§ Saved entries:

--- config.mk ---
export PLATFORM = sky130hd
export DESIGN_NAME = pc_glue
export DESIGN_NICKNAME = d
export VERILOG_FILES = /design/src/hdl/pc_glue_pkg.sv /design/src/hdl/pc_glue.sv /design/src/hdl/activity_led.sv /design/src/hdl/fb_descriptor.sv /design/src/hdl/host_bridge.sv
export SDC_FILE = /design/constraint.sdc
export NUM_CORES = 1
export LEC_CHECK = 0
export ABC_AREA = 1
export BUFFER_PORTS_ARGS = -buffer_cell sky130_fd_sc_hd__buf_2
export CAP_MARGIN = 20
export CORE_MARGIN = 5
export CORE_UTILIZATION = 28
export DETAILED_ROUTE_END_ITERATION = 8
export PLACE_DENSITY = 0.62
export SLEW_MARGIN = 10
export SYNTH_ARGS = -nofsm -noshare
export SYNTH_HDL_FRONTEND = slang
export SYNTH_SLANG_ARGS = --single-unit
export TNS_END_PERCENT = 10
--- constraint.sdc ---
create_clock -name clk_sys -period 3 [get_ports clk_sys]
set_clock_uncertainty 0.05 [all_clocks]
set_input_delay 0.6 -clock clk_sys [delete_from_list [all_inputs] [get_ports clk_sys]]
set_output_delay 0.6 -clock clk_sys [all_outputs]
set_load 0.01 [all_outputs]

§ ABOUT THIS TASK:
All lines from the one containing "export DESIGN_NAME = pc_glue" through the last line of the data must be set down exactly. No other lines belong in the answer.

§ WRITTEN ANSWER:
export DESIGN_NAME = pc_glue
export DESIGN_NICKNAME = d
export VERILOG_FILES = /design/src/hdl/pc_glue_pkg.sv /design/src/hdl/pc_glue.sv /design/src/hdl/activity_led.sv /design/src/hdl/fb_descriptor.sv /design/src/hdl/host_bridge.sv
export SDC_FILE = /design/constraint.sdc
export NUM_CORES = 1
export LEC_CHECK = 0
export ABC_AREA = 1
export BUFFER_PORTS_ARGS = -buffer_cell sky130_fd_sc_hd__buf_2
export CAP_MARGIN = 20
export CORE_MARGIN = 5
export CORE_UTILIZATION = 28
export DETAILED_ROUTE_END_ITERATION = 8
export PLACE_DENSITY = 0.62
export SLEW_MARGIN = 10
export SYNTH_ARGS = -nofsm -noshare
export SYNTH_HDL_FRONTEND = slang
export SYNTH_SLANG_ARGS = --single-unit
export TNS_END_PERCENT = 10
--- constraint.sdc ---
create_clock -name clk_sys -period 3 [get_ports clk_sys]
set_clock_uncertainty 0.05 [all_clocks]
set_input_delay 0.6 -clock clk_sys [delete_from_list [all_inputs] [get_ports clk_sys]]
set_output_delay 0.6 -clock clk_sys [all_outputs]
set_load 0.01 [all_outputs]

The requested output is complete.